Security considerations

Avoid exposing sensitive data:

javascript
// BAD - Don't expose API keys or secrets
const apiKey = 'secret-key-12345'; // Never do this

// GOOD - Use server-side handling for sensitive operations

Validate and sanitize user input:

javascript
function sanitizeInput(input) {
    return input.replace(/[<>]/g, '');
}

const userInput = sanitizeInput(document.getElementById('input').value);

Prevent XSS attacks:

javascript
// BAD - Direct HTML injection
element.innerHTML = userInput;

// GOOD - Use textContent or sanitize
element.textContent = userInput;

Debugging JavaScript

Browser console:

javascript
console.log('Debug message');
console.error('Error message');
console.warn('Warning message');
console.table(arrayData); // Display arrays/objects as table

Breakpoints:

javascript
debugger; // Pauses execution in browser developer tools

Check if elements exist:

javascript
const element = document.getElementById('my-element');
if (element) {
    // Safe to work with element
    element.classList.add('active');
} else {
    console.warn('Element not found');
}

Common integrations

Google Analytics:

javascript
// Track page view
gtag('event', 'page_view', {
    page_title: document.title,
    page_location: window.location.href
});

// Track button click
function trackButtonClick(buttonName) {
    gtag('event', 'button_click', {
        button_name: buttonName
    });
}

Facebook Pixel:

javascript
// Track custom event
fbq('track', 'FormSubmit', {
    form_name: 'contact_form'
});

Custom tracking:

javascript
function trackEvent(category, action, label) {
    // Send to your analytics endpoint
    fetch('/api/track', {
        method: 'POST',
        headers: {
            'Content-Type': 'application/json'
        },
        body: JSON.stringify({
            category: category,
            action: action,
            label: label,
            timestamp: new Date().toISOString()
        })
    });
}

Troubleshooting

Script not loading:

  • Verify URL is correct in <script> tag
  • Check browser console for 404 errors
  • Ensure file is saved and published
  • Clear browser cache

Script not executing:

  • Check browser console for JavaScript errors
  • Verify script loads before code that depends on it
  • Ensure DOM elements exist before accessing them
  • Check that element IDs match exactly

Functions not defined:

  • Make sure script loads before calling functions
  • Check function names for typos
  • Verify scope (functions inside DOMContentLoaded not globally accessible)

Changes not appearing:

  • Clear browser cache
  • Wait for cache duration to expire
  • Use incognito/private window
  • Check that you're editing the correct file

Editing existing JavaScript files

To edit a JavaScript file:

  1. Go to Account → Web Resources → JavaScript
  2. Find the file in the list
  3. Click the Edit button (orange pencil icon)
  4. Modify the JavaScript code
  5. Optionally adjust cache duration
  6. Save changes

Important: Users with cached versions will continue using old code until cache expires.


Deleting JavaScript files

To delete a file:

  1. Click the Delete button (red trash icon)
  2. Confirm deletion

Warning:

  • Pages referencing deleted file will have broken functionality
  • Check all pages using the file before deleting
  • Consider renaming to "deprecated-" instead of deleting

Summary

JavaScript files in Hubhus provide centralized, reusable functionality accessible via public URLs with browser caching.

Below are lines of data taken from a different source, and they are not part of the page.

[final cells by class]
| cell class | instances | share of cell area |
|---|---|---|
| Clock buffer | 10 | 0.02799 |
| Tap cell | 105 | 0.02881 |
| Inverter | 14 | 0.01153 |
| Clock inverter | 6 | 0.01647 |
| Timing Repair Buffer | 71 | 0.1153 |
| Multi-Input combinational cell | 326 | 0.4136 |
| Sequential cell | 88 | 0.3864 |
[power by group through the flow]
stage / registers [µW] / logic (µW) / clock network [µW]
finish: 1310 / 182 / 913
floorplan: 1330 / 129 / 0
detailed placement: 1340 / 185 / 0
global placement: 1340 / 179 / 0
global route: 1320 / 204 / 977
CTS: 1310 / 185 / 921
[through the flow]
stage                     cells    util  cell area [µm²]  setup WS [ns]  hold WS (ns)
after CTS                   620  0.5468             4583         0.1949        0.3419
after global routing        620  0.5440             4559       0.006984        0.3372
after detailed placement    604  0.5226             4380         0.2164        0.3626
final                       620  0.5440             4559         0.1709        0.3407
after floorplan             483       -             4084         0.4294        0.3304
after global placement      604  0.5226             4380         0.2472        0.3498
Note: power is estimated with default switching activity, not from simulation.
==> config.mk <==
export PLATFORM = sky130hd
export DESIGN_NAME = low_power_mode_clock_gating
export DESIGN_NICKNAME = d
export VERILOG_FILES = /design/src/rtl/lpm_pkg.sv /design/src/rtl/low_power_mode_clock_gating.sv
export VERILOG_INCLUDE_DIRS = /design/src /design/src/rtl
export SDC_FILE = /design/constraint.sdc
export NUM_CORES = 1
export LEC_CHECK = 0
export BUFFER_PORTS_ARGS = -buffer_cell sky130_fd_sc_hd__buf_2
export CORE_ASPECT_RATIO = 1.1
export CORE_MARGIN = 10
export CORE_UTILIZATION = 51
export CTS_BUF_LIST = sky130_fd_sc_hd__clkbuf_8
export CTS_CLUSTER_DIAMETER = 100
export CTS_CLUSTER_SIZE = 8
export DETAILED_ROUTE_END_ITERATION = 10
export GPL_TIMING_DRIVEN = 0
export PLACE_DENSITY = 0.85
export SYNTH_ARGS = -nofsm -noshare
export SYNTH_HDL_FRONTEND = slang
export SYNTH_SLANG_ARGS = --single-unit
export TNS_END_PERCENT = 50
==> constraint.sdc <==
create_clock -name clk -period 1.85 [get_ports clk]
set_input_delay 0.185 -clock clk [delete_from_list [all_inputs] [get_ports clk]]
set_output_delay 0.185 -clock clk [all_outputs]
set_load 0.01 [all_outputs]
==> src/rtl/lpm_defines.svh <==
`ifndef LPM_DEFINES_SVH
`define LPM_DEFINES_SVH

// Width of the sleep-level request code driven by the CPU control bits.
`define SLP_CODE_W 3

// Request codes for the six operating modes.
`define SLP_CODE_RUN   3'h0
`define SLP_CODE_ZERO  3'h1
`define SLP_CODE_ONE   3'h2
`define SLP_CODE_TWO   3'h3
`define SLP_CODE_THREE 3'h4
`define SLP_CODE_FOUR  3'h5

// The crystal driver stays on the pad after reset, as the select bit resets set.
`define CRYSTAL_OUTPUT_PAD_DRV_RST 1'h1

// Test-mode pin decode state after reset: pins are plain port pins.
`define JTAG_SEL_RST 1'h0

`endif

==> src/rtl/lpm_pkg.sv <==
package lpm_pkg;

    typedef enum logic [2:0] {
        full_run_mode,
        sleep_level_zero,
        sleep_level_one,
        sleep_level_two,
        sleep_level_three,
        sleep_level_four
    } op_mode_e;

    typedef enum logic [1:0] {
        ST_RUN,
        ST_SLEEP,
        ST_SERVICE
    } ctl_state_e;

    // One enable per gated clock or analog source.
    typedef struct packed {
        logic cpuRun;
        logic mainClk;
        logic subMainClk;
        logic auxClk;
        logic dcoGen;
        logic xtalOsc;
    } clk_gate_s;

endpackage
## src/inc/dma_copy_defines.svh

```systemverilog
// Register offsets, field positions, reset values and timing counts for the buffer DMA
`ifndef DMA_COPY_DEFINES_SVH
`define DMA_COPY_DEFINES_SVH

`define ADDR_W 5
`define PTR_W 13
`define PTR_MAX 13'h1FFF
`define OFF_IRQ_ENABLE 5'h00
`define OFF_IRQ_FLAG 5'h01
`define OFF_CONTROL_ONE 5'h02
`define OFF_RXEND_L 5'h03
`define OFF_RXEND_H 5'h04
`define OFF_RXSTART_L 5'h05
`define OFF_RXSTART_H 5'h06
`define OFF_SRCSTART_L 5'h07
`define OFF_SRCSTART_H 5'h08
`define OFF_SRCEND_L 5'h09
`define OFF_SRCEND_H 5'h0A
`define OFF_DST_L 5'h0B
`define OFF_DST_H 5'h0C
`define OFF_CSUM_L 5'h0D
`define OFF_CSUM_H 5'h0E
`define BIT_GLOBAL_IE 7
`define BIT_DMA_IE 5
`define BIT_DMA_IF 5
`define BIT_GO_BUSY 5
`define BIT_CSUM_SEL 4
`define BIT_TX_REQ 3
`define RST_BYTE 8'h00
`define RST_PTR 13'h0000
`define RST_CSUM 16'h0000
`define COPY_CYCLES_PER_BYTE 2
`define CSUM_CYCLES_PER_BYTE 1

`endif

```

## src/inc/dma_copy_pkg.sv

```systemverilog
// Types shared by the buffer DMA engine
package dma_copy_pkg;
    typedef enum logic [1:0] {
        ST_IDLE = 2'b00,
        ST_WAIT_TX = 2'b01,
        ST_READ = 2'b11,
        ST_WRITE = 2'b10
    } dma_state_type;
endpackage

```

## src/logic/csum_accum.sv

```systemverilog
// One's-complement checksum accumulator fed one byte at a time, big-endian pairing
module csum_accum
    import dma_copy_pkg::*;
(
    input wire logic clk,
    input wire logic rst,
    input wire logic clear,
    input wire logic byte_valid,
    input wire logic [7:0] byte_in,
    output logic [15:0] result
);
    logic [15:0] sum;
    logic odd_half;
    logic [7:0] high_byte;

    // End-around carry addition
    function automatic logic [15:0] ones_add(input logic [15:0] a, input logic [15:0] b);
        logic [16:0] s;
        s = {1'b0, a} + {1'b0, b};
        return s[15:0] + {15'h0000, s[16]};
    endfunction

    // Even bytes are held as the high half; odd bytes complete the word
    always_ff @(posedge clk)
    begin
        if (rst || clear)
        begin
            sum <= 16'h0000;
            odd_half <= 1'b0;
            high_byte <= 8'h00;
        end
        else if (byte_valid)
        begin
            if (odd_half)
                sum <= ones_add(sum, {high_byte, byte_in});
            else
                high_byte <= byte_in;
            odd_half <= ~odd_half;
        end
    end

    // Result already folds in a byte arriving this cycle, so completion can latch it
    // directly; a pending high byte pairs with a 00 pad, and the sum is complemented
    always_comb
    begin
        if (odd_half)
            result = ~ones_add(sum, {high_byte, byte_valid ? byte_in : 8'h00});
        else if (byte_valid)
            result = ~ones_add(sum, {byte_in, 8'h00});
        else
            result = ~sum;
    end
endmodule

```

## src/logic/pointer_step.sv

```systemverilog
// Next-address logic for the circular source pointer and linear destination
module pointer_step
    import dma_copy_pkg::*;
(
    input wire logic [12:0] src,
    input wire logic [12:0] dst,
    input wire logic [12:0] rx_start,
    input wire logic [12:0] rx_end,
    output logic [12:0] next_src,
    output logic [12:0] next_dst
);
    // Source follows the receive ring; destination only wraps at top of buffer
    always_comb
    begin
        if (src == rx_end)
            next_src = rx_start;
        else
            next_src = src + 13'h0001;
        next_dst = dst + 13'h0001;
    end
endmodule

```

## src/logic/buffer_dma_copy_checksum.sv

```systemverilog
// Buffer DMA engine: copy and checksum over the 8-Kbyte packet buffer
//
// The register offsets and strobed register access are this design's own decisions.
module buffer_dma_copy_checksum
    import dma_copy_pkg::*;
(
    input wire logic CLK,
    input wire logic RST,
    input wire logic [4:0] ADDR,
    input wire logic [7:0] WDATA,
    input wire logic WR,
    input wire logic RD,
    output logic [7:0] RDATA,
    input wire logic TX_REQUEST_ACTIVE,
    output logic [12:0] MEM_ADDR,
    output logic MEM_RD,
    output logic MEM_WR,
    output logic [7:0] MEM_WDATA,
    input wire logic [7:0] MEM_RDATA,
    output logic INT_N
);
`include "dma_copy_defines.svh"

    logic global_irq_enable;
    logic dma_done_irq_enable;
    logic [7:0] irq_enable_other;
    logic dma_done_flag;
    logic [7:0] irq_flag_other;
    logic dma_go_busy;
    logic checksum_select;
    logic [7:0] control_other;
    logic [12:0] rx_buffer_end;
    logic [12:0] rx_buffer_start;
    logic [12:0] dma_source_start;
    logic [12:0] dma_source_end;
    logic [12:0] dma_dest_start;
    logic [15:0] dma_checksum_result;
    dma_state_type state;
    logic [12:0] src_ptr;
    logic [12:0] dst_ptr;
    logic [12:0] next_src;
    logic [12:0] next_dst;
    logic first_byte;
    logic [15:0] csum_value;
    logic csum_byte_valid;
    logic csum_clear;
    logic byte_done;
    logic last_byte;
    logic finish;
    logic go_write;
    logic go_clear;

    // Merge a low or high pointer byte; high byte keeps five bits only
    function automatic logic [12:0] put_byte(input logic [12:0] p, input logic [7:0] d,
                                             input logic high);
        if (high)
            return {d[4:0], p[7:0]};
        else
            return {p[12:8], d};
    endfunction

    // Decode of control writes that touch the go/busy bit
    assign go_write = WR && (ADDR == `OFF_CONTROL_ONE);
    assign go_clear = go_write && !WDATA[`BIT_GO_BUSY];

    pointer_step u_step (
        .src(src_ptr),
        .dst(dst_ptr),
        .rx_start(rx_buffer_start),
        .rx_end(rx_buffer_end),
        .next_src(next_src),
        .next_dst(next_dst)
    );

    csum_accum u_csum (
        .clk(CLK),
        .rst(RST),
        .clear(csum_clear),
        .byte_valid(csum_byte_valid),
        .byte_in(MEM_RDATA),
        .result(csum_value)
    );

    // A byte completes on each checksum read or each copy write
    assign csum_byte_valid = (state == ST_READ) && checksum_select;
    assign byte_done = csum_byte_valid || (state == ST_WRITE);
    // End test after the byte, before stepping; the first byte never ends a run,
    // so equal start and end sweeps the whole receive ring instead of moving one byte
    assign last_byte = byte_done && !first_byte && (src_ptr == dma_source_end);
    assign finish = last_byte && !go_clear;
    assign csum_clear = (state == ST_IDLE);

    // Engine sequencing; abort by clearing go/busy drops straight to idle
    always_ff @(posedge CLK)
    begin
        if (RST)
            state <= ST_IDLE;
        else if (go_clear || !dma_go_busy)
            state <= ST_IDLE;
        else
        begin
            unique case (state)
                ST_IDLE:
                    state <= ST_WAIT_TX;
                ST_WAIT_TX:
                    if (checksum_select || !TX_REQUEST_ACTIVE)
                        state <= ST_READ;
                ST_READ:
                    if (checksum_select)
                        state <= last_byte ? ST_IDLE : ST_READ;
                    else
                        state <= ST_WRITE;
                ST_WRITE:
                    state <= last_byte ? ST_IDLE : ST_READ;
            endcase
        end
    end

    // Internal source and destination pointers
    always_ff @(posedge CLK)
    begin
        if (RST)
        begin
            src_ptr <= `RST_PTR;
            dst_ptr <= `RST_PTR;
        end
        else if (state == ST_IDLE)
        begin
            src_ptr <= dma_source_start;
            dst_ptr <= dma_dest_start;
        end
        else if (byte_done)
        begin
            src_ptr <= next_src;
            if (state == ST_WRITE)
                dst_ptr <= next_dst;
        end
    end

    // Marks the first byte of a run; cleared once that byte is done
    always_ff @(posedge CLK)
    begin
        if (RST)
            first_byte <= 1'b1;
        else if (state == ST_IDLE)
            first_byte <= 1'b1;
        else if (byte_done)
            first_byte <= 1'b0;
    end

    // Memory port; checksum mode never issues a write
    always_ff @(posedge CLK)
    begin
        if (RST)
        begin
            MEM_ADDR <= `RST_PTR;
            MEM_RD <= 1'b0;
            MEM_WR <= 1'b0;
            MEM_WDATA <= 8'h00;
        end
        else
        begin
            MEM_RD <= 1'b0;
            MEM_WR <= 1'b0;
            // Present the address of the byte the next read cycle fetches; the
            // one port alternates fetch and store, never both in one cycle
            MEM_ADDR <= byte_done ? next_src : src_ptr;
            // A copy read launches the store of that byte in the write cycle
            if (state == ST_READ && !go_clear && !checksum_select)
            begin
                MEM_ADDR <= dst_ptr;
                MEM_WDATA <= MEM_RDATA;
                MEM_WR <= 1'b1;
            end
        end
    end

    // Go/busy and mode select; hardware clear on completion
    always_ff @(posedge CLK)
    begin
        if (RST)
        begin
            dma_go_busy <= 1'b0;
            checksum_select <= 1'b0;
            control_other <= `RST_BYTE;
        end
        else
        begin
            if (go_write)
            begin
                dma_go_busy <= WDATA[`BIT_GO_BUSY];
                checksum_select <= WDATA[`BIT_CSUM_SEL];
                control_other <= WDATA;
            end
            if (finish)
                dma_go_busy <= 1'b0;
        end
    end

    // Done flag: set on finish or abort; set wins over host clear
    always_ff @(posedge CLK)
    begin
        if (RST)
        begin
            dma_done_flag <= 1'b0;
            irq_flag_other <= `RST_BYTE;
        end
        else
        begin
            if (WR && ADDR == `OFF_IRQ_FLAG)
            begin
                dma_done_flag <= WDATA[`BIT_DMA_IF];
                irq_flag_other <= WDATA;
            end
            if (finish || (go_clear && dma_go_busy))
                dma_done_flag <= 1'b1;
        end
    end

    // Checksum result only updated at checksum completion
    always_ff @(posedge CLK)
    begin
        if (RST)
            dma_checksum_result <= `RST_CSUM;
        else if (finish && checksum_select)
            dma_checksum_result <= csum_value;
    end

    // Software-written pointers and enables; frozen by convention while busy
    always_ff @(posedge CLK)
    begin
        if (RST)
        begin
            global_irq_enable <= 1'b0;
            dma_done_irq_enable <= 1'b0;
            irq_enable_other <= `RST_BYTE;
            rx_buffer_end <= `RST_PTR;
            rx_buffer_start <= `RST_PTR;
            dma_source_start <= `RST_PTR;
            dma_source_end <= `RST_PTR;
            dma_dest_start <= `RST_PTR;
        end
        else if (WR)
        begin
            unique case (ADDR)
                `OFF_IRQ_ENABLE:
                begin
                    global_irq_enable <= WDATA[`BIT_GLOBAL_IE];
                    dma_done_irq_enable <= WDATA[`BIT_DMA_IE];
                    irq_enable_other <= WDATA;
                end
                `OFF_RXEND_L: rx_buffer_end <= put_byte(rx_buffer_end, WDATA, 1'b0);
                `OFF_RXEND_H: rx_buffer_end <= put_byte(rx_buffer_end, WDATA, 1'b1);
                `OFF_RXSTART_L: rx_buffer_start <= put_byte(rx_buffer_start, WDATA, 1'b0);
                `OFF_RXSTART_H: rx_buffer_start <= put_byte(rx_buffer_start, WDATA, 1'b1);
                `OFF_SRCSTART_L: dma_source_start <= put_byte(dma_source_start, WDATA, 1'b0);
                `OFF_SRCSTART_H: dma_source_start <= put_byte(dma_source_start, WDATA, 1'b1);
                `OFF_SRCEND_L: dma_source_end <= put_byte(dma_source_end, WDATA, 1'b0);
                `OFF_SRCEND_H: dma_source_end <= put_byte(dma_source_end, WDATA, 1'b1);
                `OFF_DST_L: dma_dest_start <= put_byte(dma_dest_start, WDATA, 1'b0);
                `OFF_DST_H: dma_dest_start <= put_byte(dma_dest_start, WDATA, 1'b1);
                default: ;
            endcase
        end
    end

    // Read mux; other bits of shared registers read as stored except flag bit 7 (reads zero) and control bit 3 (TX_REQUEST_ACTIVE); unmapped reads zero
    always_ff @(posedge CLK)
    begin
        if (RST)
            RDATA <= 8'h00;
        else if (RD)
        begin
            unique case (ADDR)
                `OFF_IRQ_ENABLE: RDATA <= {global_irq_enable, irq_enable_other[6],
                                           dma_done_irq_enable, irq_enable_other[4:0]};
                `OFF_IRQ_FLAG: RDATA <= {1'b0, irq_flag_other[6], dma_done_flag,
                                         irq_flag_other[4:0]};
                `OFF_CONTROL_ONE: RDATA <= {control_other[7:6], dma_go_busy, checksum_select,
                                            TX_REQUEST_ACTIVE, control_other[2:0]};
                `OFF_RXEND_L: RDATA <= rx_buffer_end[7:0];
                `OFF_RXEND_H: RDATA <= {3'h0, rx_buffer_end[12:8]};
                `OFF_RXSTART_L: RDATA <= rx_buffer_start[7:0];
                `OFF_RXSTART_H: RDATA <= {3'h0, rx_buffer_start[12:8]};
                `OFF_SRCSTART_L: RDATA <= dma_source_start[7:0];
                `OFF_SRCSTART_H: RDATA <= {3'h0, dma_source_start[12:8]};
                `OFF_SRCEND_L: RDATA <= dma_source_end[7:0];
                `OFF_SRCEND_H: RDATA <= {3'h0, dma_source_end[12:8]};
                `OFF_DST_L: RDATA <= dma_dest_start[7:0];
                `OFF_DST_H: RDATA <= {3'h0, dma_dest_start[12:8]};
                `OFF_CSUM_L: RDATA <= dma_checksum_result[7:0];
                `OFF_CSUM_H: RDATA <= dma_checksum_result[15:8];
                default: RDATA <= 8'h00;
            endcase
        end
        else
            RDATA <= 8'h00;
    end

    // Active-low interrupt while done flag and both enables are set
    always_ff @(posedge CLK)
    begin
        if (RST)
            INT_N <= 1'b1;
        else
            INT_N <= !(dma_done_flag && dma_done_irq_enable && global_irq_enable);
    end
endmodule

```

Create files in Account → Web Resources → JavaScript with a descriptive name and cache duration. Add JavaScript code without <script> tags, then reference in web pages using <script> tags or placeholders (@javascript[slug,tag], @javascript[slug,url], or @javascript[slug,body]). Place scripts before closing </body> tag for best performance, or in <head> with defer/async attributes. Browser caching (default 600 seconds) improves load times. Use for form validation, interactive UI elements, analytics tracking, and dynamic content. Follow best practices including meaningful naming, error handling, performance optimization, and security considerations. Test across browsers, use console for debugging, and clear cache during development. Combine with Hubhus placeholders for dynamic, personalized functionality.